The ordinance allows dispensaries beyond 500 feet of a school and 1,250 feet of any other operating drugstore or pharmacy.
After months of discussion, the Maitland City Council adopted an ordinance allowing medical marijuana dispensaries in the city limits.
The ordinance, crafted following a 180-day extension of the moratorium on decisions regarding medical marijuana, allows dispensaries beyond 500 feet of a school and 1,250 feet of any other operating drugstore or pharmacy. The modification included medical-marijuana dispensaries into the legal definition of pharmacies and drugstores such as Walgreens or CVS.

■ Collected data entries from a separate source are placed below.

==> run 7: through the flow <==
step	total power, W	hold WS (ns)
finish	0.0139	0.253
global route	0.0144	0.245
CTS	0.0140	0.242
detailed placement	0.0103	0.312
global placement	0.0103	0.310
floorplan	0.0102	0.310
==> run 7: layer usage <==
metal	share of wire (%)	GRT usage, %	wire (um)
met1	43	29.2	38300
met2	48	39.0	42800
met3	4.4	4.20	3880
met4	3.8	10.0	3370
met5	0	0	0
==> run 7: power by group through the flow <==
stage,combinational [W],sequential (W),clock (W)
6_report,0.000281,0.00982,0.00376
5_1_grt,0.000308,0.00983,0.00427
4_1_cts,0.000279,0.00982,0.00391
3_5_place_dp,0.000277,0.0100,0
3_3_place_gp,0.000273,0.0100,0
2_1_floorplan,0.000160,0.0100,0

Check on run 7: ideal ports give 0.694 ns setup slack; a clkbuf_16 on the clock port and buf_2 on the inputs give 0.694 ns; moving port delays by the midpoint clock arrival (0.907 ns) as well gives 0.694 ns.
This is an optimization exercise on Yosys and OpenROAD, whose aim is small area, a short achievable clock period and few clock cycles per item, not a production implementation. At most, simulation tests tie the RTL to the original design; equivalence was not proved. The RTL of runs 1 to 4 was laid out without a check of its function.

File: flow/config.mk
export PLATFORM = sky130hd
export DESIGN_NAME = skinny_core
export DESIGN_NICKNAME = skinny_core
export VERILOG_FILES = /design/flow/design.v
export SDC_FILE = /design/flow/constraint.sdc
export NUM_CORES = 4
export LEC_CHECK = 0
export CAP_MARGIN = 20
export CORE_MARGIN = 2
export CORE_UTILIZATION = 40
export SLEW_MARGIN = 20
File: flow/constraint.sdc
create_clock -name core_clock -period 4.5 [get_ports {clk}]
set_input_delay 0.9000 -clock core_clock [delete_from_list [all_inputs] [get_ports {clk}]]
set_output_delay 0.9000 -clock core_clock [all_outputs]
set_load 0.01 [all_outputs]
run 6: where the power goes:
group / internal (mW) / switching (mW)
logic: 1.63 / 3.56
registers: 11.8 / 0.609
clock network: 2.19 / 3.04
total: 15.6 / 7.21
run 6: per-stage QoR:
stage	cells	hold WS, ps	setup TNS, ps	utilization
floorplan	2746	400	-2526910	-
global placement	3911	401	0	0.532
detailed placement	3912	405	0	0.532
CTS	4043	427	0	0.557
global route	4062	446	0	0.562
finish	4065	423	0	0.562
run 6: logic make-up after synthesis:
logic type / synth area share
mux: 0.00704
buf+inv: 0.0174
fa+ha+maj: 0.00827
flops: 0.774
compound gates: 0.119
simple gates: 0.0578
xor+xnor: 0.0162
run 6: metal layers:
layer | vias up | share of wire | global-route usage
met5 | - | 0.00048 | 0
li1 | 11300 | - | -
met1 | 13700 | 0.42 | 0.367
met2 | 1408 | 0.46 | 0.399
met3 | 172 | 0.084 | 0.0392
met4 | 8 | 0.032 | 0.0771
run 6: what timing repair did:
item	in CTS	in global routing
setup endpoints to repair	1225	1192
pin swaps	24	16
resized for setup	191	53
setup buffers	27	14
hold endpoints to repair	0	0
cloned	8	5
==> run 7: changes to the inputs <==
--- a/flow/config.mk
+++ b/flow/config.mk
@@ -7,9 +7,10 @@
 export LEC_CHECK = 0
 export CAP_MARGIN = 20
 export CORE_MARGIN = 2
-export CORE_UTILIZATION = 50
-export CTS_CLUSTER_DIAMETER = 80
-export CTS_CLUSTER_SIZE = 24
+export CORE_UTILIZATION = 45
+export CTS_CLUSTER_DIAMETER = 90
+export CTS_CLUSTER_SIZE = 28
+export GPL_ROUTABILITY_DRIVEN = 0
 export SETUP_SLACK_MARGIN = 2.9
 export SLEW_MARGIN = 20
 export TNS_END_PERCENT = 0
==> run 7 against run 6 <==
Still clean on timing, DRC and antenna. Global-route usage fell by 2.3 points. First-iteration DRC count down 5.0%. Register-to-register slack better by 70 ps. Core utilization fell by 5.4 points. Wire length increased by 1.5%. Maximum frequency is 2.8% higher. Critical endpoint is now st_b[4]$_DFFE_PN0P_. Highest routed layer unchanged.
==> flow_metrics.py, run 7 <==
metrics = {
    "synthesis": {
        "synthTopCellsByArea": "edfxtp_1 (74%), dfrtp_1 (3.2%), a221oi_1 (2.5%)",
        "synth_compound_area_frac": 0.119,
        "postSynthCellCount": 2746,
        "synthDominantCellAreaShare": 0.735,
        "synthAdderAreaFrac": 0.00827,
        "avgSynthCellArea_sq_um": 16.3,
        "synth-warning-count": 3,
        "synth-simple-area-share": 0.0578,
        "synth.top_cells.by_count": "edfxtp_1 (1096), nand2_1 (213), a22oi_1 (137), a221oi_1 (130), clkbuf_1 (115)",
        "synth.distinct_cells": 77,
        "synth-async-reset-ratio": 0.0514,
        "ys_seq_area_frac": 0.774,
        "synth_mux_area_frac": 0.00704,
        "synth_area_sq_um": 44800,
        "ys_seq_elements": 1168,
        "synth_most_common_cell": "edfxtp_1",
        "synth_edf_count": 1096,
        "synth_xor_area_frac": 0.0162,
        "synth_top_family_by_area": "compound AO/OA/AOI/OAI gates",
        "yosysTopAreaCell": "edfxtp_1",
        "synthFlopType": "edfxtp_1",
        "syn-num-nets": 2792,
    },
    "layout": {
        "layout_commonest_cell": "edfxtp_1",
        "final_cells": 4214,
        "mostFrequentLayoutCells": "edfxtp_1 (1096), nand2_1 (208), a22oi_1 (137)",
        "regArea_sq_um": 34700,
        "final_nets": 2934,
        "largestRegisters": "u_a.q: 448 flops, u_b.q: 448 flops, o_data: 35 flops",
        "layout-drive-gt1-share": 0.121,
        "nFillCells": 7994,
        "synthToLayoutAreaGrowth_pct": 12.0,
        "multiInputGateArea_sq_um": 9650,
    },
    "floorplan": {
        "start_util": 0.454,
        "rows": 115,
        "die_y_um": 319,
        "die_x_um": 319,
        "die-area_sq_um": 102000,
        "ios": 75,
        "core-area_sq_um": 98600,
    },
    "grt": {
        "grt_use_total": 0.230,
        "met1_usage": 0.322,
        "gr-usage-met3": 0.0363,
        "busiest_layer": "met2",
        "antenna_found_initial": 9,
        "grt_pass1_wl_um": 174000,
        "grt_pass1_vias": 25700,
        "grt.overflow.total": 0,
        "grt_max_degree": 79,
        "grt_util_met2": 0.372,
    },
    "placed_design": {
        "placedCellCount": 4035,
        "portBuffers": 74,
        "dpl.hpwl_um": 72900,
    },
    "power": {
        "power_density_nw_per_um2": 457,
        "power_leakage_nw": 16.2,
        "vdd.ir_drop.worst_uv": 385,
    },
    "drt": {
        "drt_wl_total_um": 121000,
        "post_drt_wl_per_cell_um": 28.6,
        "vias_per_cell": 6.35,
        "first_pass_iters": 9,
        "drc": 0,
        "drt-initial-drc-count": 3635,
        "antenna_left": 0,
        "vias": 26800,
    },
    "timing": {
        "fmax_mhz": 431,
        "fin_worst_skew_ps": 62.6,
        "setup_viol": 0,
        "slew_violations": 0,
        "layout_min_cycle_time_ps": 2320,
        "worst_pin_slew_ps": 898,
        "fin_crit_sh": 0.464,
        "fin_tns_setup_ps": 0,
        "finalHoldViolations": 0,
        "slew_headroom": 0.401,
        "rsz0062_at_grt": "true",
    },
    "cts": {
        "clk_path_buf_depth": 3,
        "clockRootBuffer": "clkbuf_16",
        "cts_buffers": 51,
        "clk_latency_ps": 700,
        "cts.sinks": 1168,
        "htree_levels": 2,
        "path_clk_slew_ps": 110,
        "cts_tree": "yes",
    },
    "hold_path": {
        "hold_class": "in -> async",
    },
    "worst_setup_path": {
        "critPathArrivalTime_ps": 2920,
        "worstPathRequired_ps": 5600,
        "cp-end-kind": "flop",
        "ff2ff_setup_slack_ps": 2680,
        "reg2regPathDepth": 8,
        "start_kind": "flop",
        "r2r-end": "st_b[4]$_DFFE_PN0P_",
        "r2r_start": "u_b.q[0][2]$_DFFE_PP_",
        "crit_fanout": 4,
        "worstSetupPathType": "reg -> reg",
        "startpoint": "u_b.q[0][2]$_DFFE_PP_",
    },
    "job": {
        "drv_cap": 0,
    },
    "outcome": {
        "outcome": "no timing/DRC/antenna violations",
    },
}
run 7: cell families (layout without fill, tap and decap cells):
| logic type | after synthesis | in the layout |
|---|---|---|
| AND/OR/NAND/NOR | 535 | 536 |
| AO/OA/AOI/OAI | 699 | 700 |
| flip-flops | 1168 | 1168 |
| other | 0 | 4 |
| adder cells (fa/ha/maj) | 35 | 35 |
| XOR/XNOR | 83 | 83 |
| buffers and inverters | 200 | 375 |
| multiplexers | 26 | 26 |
This design comes from an exercise in tuning for small area, a short achievable clock period and few clock cycles per item on the open sky130 flow, not from production work. Only simulation tests tie the RTL to the original design; equivalence was not proved. Power is estimated from default activity; no workload was simulated.

File: design/flow/design.v
module alu_seq_g_inv (
    input  logic a,
    output logic y
);
    assign y = ~a;
endmodule
module alu_seq_g_nand2 (
    input  logic a, b,
    output logic y
);
    assign y = ~(a & b);
endmodule
module alu_seq_g_nor2 (
    input  logic a, b,
    output logic y
);
    assign y = ~(a | b);
endmodule
module alu_seq_g_nor3 (
    input  logic a, b, c,
    output logic y
);
    assign y = ~(a | b | c);
endmodule
module alu_seq_g_nand4 (
    input  logic a, b, c, d,
    output logic y
);
    assign y = ~(a & b & c & d);
endmodule
module alu_seq_g_and2 (
    input  logic a, b,
    output logic y
);
    assign y = a & b;
endmodule
module alu_seq_g_o22ai (
    input  logic a1, a2, b1, b2,
    output logic y
);
    assign y = ~((a1 | a2) & (b1 | b2));
endmodule
module alu_seq_rd_sel (
    input  logic [3:0]  addr,
    input  logic        en_n,
    output logic [15:0] sel_n
);
    logic [3:0] an;
    logic [3:0] pl, ph;
    for (genvar j = 0; j < 4; j++) begin : g_inv
        alu_seq_g_inv u_i (.a(addr[j]), .y(an[j]));
    end
    for (genvar k = 0; k < 4; k++) begin : g_pre
        alu_seq_g_nor3 u_l (
            .a(en_n),
            .b(k[0] ? an[0] : addr[0]),
            .c(k[1] ? an[1] : addr[1]),
            .y(pl[k]));
        alu_seq_g_nor2 u_h (
            .a(k[0] ? an[2] : addr[2]),
            .b(k[1] ? an[3] : addr[3]),
            .y(ph[k]));
    end
    for (genvar i = 0; i < 16; i++) begin : g_sel
        begin : g_s
            alu_seq_g_nand2 u_s (.a(pl[i%4]), .b(ph[i/4]), .y(sel_n[i]));
        end
    end
endmodule
module alu_seq_rd_mux #(
    parameter int N     = 32,
    parameter bit EXTRA = 1'b0
) (
    input  logic [16*N-1:0] data_n,
    input  logic [15:0]     sel_n,
    input  logic [N-1:0]    xdata,
    input  logic            xsel,
    output logic [N-1:0]    q
);
    for (genvar b = 0; b < N; b++) begin : g_bit
        logic [7:0] t;       
        logic [3:0] u;       
        for (genvar m = 0; m < 8; m++) begin : g_t
            alu_seq_g_o22ai u_t (
                .a1(sel_n[2*m]),   .a2(data_n[(2*m)*N + b]),
                .b1(sel_n[2*m+1]), .b2(data_n[(2*m+1)*N + b]),
                .y(t[m]));
        end
        if (EXTRA) begin : g_x
            logic xt;
            alu_seq_g_and2 u_x (.a(xsel), .b(xdata[b]), .y(xt));
            alu_seq_g_nor3 u_u0 (.a(t[0]), .b(t[1]), .c(xt), .y(u[0]));
        end else begin : g_nx
            alu_seq_g_nor2 u_u0 (.a(t[0]), .b(t[1]), .y(u[0]));
        end
        for (genvar m = 1; m < 4; m++) begin : g_u
            alu_seq_g_nor2 u_u (.a(t[2*m]), .b(t[2*m+1]), .y(u[m]));
        end
        alu_seq_g_nand4 u_q (.a(u[0]), .b(u[1]), .c(u[2]), .d(u[3]), .y(q[b]));
    end
endmodule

Possible dispensaries looking to set up shop in Maitland will face a number of conditions including an operational alarm system, 24/7 video surveillance system, sufficient lighting from dusk to dawn, as per a Florida statute.
As has been the case since the ordinance’s inception, both Councilwoman Bev Reponen and Mayor Dale McDonald opposed the measure for a number of reasons, including its affect on other businesses; a higher chance of recreational marijuana coming to Maitland; and the fact that Maitland residents can drive to neighboring municipalities to get medical marijuana.
“For those folks that need the pain relief that medical marijuana provides, that’s not an argument … having access to this, granted, should be available to everybody,” McDonald said. “But is it being available to everybody in Maitland better because there’s (a facility) in Maitland? That’s my question.”
The three other council members ultimately remained steadfast in their support, deciding the inclusion would be innocuous enough to not prove a harmful effect on Maitland as a whole. The ordinance passing 3-2.
“We’ve gone through it; they’re not a drug issue,” Councilman Mike Thomas said. “Not as far as drug proliferation. They’re boring little storefronts where people can get medicine. There are times where even Casselberry isn’t such an easy commute. I just don’t see any reason not to do this. … Sixty, almost 70% of our residents voted yes on that referendum.”
The new law will go into effect immediately.
IN OTHER NEWS
Maitland executed its annual agreement with the Orange County School Board to fund school resource officers beginning in July 2018 through June of 2019. This year will have an additional officer on staff at each public school in compliance with the Marjory Stonemason Douglas High School Safety Act. The agreement will cost $157,500.
The city executed a sidewalk easement between the city and the Maitland City Centre. The mixed-use project will become responsible for sidewalks surrounding the project.
The city approved both the purchase of 45 body cameras and related hardware as well as a five-year agreement with Axon Enterprises. The first year’s equipment will cost $55,356 and will be funded through forfeiture funds while following years will cost $43,596 through the normal budget process.
Maitland recognized Joe Workman as employee of the quarter and presented budget analysis Nick Segel a distinguished budget presentation award.